■ EXERCISE: Set out each line from the following listing that includes the word "delay".

■ SUPPLIED MATERIAL:

---------------

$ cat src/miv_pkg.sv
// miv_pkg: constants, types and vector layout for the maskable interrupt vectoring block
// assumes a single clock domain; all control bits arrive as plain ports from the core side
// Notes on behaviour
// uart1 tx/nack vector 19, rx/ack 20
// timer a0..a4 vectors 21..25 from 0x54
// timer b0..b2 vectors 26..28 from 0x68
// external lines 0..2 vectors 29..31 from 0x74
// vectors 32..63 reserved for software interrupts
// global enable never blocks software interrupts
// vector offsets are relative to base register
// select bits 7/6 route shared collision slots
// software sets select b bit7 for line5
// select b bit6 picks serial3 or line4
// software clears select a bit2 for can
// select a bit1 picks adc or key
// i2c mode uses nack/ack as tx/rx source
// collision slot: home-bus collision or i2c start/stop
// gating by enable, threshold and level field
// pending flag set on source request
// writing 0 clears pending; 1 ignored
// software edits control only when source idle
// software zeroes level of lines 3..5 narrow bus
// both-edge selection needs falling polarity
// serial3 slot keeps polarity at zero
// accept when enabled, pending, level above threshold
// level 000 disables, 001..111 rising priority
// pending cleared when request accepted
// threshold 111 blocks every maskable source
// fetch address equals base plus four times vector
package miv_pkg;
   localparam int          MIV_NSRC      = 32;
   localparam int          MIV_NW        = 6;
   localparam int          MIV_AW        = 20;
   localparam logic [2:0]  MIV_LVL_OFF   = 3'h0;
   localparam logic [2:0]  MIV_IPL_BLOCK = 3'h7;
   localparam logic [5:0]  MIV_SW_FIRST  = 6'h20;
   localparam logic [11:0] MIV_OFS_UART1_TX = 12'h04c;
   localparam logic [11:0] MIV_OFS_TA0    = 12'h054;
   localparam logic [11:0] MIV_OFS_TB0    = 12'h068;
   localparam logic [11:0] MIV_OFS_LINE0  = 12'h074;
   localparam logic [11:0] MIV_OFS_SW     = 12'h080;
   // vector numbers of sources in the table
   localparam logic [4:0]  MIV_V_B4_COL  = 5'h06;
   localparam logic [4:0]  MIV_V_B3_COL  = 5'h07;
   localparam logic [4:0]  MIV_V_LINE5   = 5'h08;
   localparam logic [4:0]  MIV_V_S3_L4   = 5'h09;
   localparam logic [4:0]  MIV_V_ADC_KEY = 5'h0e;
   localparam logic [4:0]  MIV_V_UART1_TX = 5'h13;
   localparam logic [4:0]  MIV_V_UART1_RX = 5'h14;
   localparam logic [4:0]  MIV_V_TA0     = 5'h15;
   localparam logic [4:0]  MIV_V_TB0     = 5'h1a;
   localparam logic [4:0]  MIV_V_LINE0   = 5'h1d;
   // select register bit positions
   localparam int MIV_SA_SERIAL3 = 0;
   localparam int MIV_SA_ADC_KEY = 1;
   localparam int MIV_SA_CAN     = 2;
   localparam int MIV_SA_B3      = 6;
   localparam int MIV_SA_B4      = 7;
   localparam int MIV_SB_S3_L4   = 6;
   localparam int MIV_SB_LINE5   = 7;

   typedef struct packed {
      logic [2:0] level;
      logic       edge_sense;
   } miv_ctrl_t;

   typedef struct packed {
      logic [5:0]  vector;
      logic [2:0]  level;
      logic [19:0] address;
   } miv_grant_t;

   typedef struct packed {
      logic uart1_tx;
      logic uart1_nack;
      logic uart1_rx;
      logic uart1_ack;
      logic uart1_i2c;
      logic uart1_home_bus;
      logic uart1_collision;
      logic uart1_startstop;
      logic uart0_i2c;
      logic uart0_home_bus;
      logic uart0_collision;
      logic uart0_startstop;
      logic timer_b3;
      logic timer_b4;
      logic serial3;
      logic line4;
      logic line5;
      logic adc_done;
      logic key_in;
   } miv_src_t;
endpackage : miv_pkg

---------------

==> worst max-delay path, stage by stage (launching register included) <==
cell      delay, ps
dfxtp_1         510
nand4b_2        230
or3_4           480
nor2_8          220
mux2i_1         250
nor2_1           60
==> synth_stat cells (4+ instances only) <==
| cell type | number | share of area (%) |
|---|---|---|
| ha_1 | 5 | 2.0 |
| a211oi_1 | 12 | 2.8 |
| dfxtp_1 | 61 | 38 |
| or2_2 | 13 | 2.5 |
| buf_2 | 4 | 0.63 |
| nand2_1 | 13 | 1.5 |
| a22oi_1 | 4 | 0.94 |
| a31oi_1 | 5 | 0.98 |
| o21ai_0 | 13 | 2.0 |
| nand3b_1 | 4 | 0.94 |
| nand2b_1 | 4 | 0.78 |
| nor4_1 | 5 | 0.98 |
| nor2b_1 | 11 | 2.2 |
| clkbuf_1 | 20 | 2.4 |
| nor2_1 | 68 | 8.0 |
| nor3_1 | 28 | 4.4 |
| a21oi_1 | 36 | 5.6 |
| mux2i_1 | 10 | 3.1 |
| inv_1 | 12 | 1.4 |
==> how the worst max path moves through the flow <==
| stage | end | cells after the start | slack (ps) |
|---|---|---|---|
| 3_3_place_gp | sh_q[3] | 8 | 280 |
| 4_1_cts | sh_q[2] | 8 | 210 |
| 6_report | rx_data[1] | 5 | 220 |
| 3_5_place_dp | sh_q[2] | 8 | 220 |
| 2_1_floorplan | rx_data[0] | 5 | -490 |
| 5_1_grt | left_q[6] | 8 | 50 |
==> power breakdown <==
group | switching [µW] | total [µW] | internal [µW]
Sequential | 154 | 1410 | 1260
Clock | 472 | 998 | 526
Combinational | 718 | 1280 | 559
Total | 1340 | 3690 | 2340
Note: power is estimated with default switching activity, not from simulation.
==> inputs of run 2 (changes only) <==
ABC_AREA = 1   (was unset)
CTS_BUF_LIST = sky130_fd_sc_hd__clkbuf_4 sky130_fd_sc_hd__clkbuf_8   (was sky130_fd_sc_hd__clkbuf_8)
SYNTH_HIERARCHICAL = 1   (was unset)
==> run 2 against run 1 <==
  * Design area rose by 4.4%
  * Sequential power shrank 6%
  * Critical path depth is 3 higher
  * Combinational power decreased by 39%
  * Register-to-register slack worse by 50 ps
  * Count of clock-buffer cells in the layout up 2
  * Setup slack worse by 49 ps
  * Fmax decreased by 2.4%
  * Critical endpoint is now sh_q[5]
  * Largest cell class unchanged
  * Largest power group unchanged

---------------

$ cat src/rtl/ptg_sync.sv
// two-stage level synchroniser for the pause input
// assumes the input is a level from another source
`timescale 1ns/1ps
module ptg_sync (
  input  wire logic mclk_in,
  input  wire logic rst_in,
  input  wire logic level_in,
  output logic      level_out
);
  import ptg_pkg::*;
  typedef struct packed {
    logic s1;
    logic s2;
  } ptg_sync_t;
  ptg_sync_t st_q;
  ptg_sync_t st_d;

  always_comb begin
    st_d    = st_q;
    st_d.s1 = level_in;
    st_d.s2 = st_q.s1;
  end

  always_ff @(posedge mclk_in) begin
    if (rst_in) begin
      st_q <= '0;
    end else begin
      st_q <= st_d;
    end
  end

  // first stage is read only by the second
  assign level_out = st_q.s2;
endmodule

---------------

■ TASK ANSWER:
==> worst max-delay path, stage by stage (launching register included) <==
cell      delay, ps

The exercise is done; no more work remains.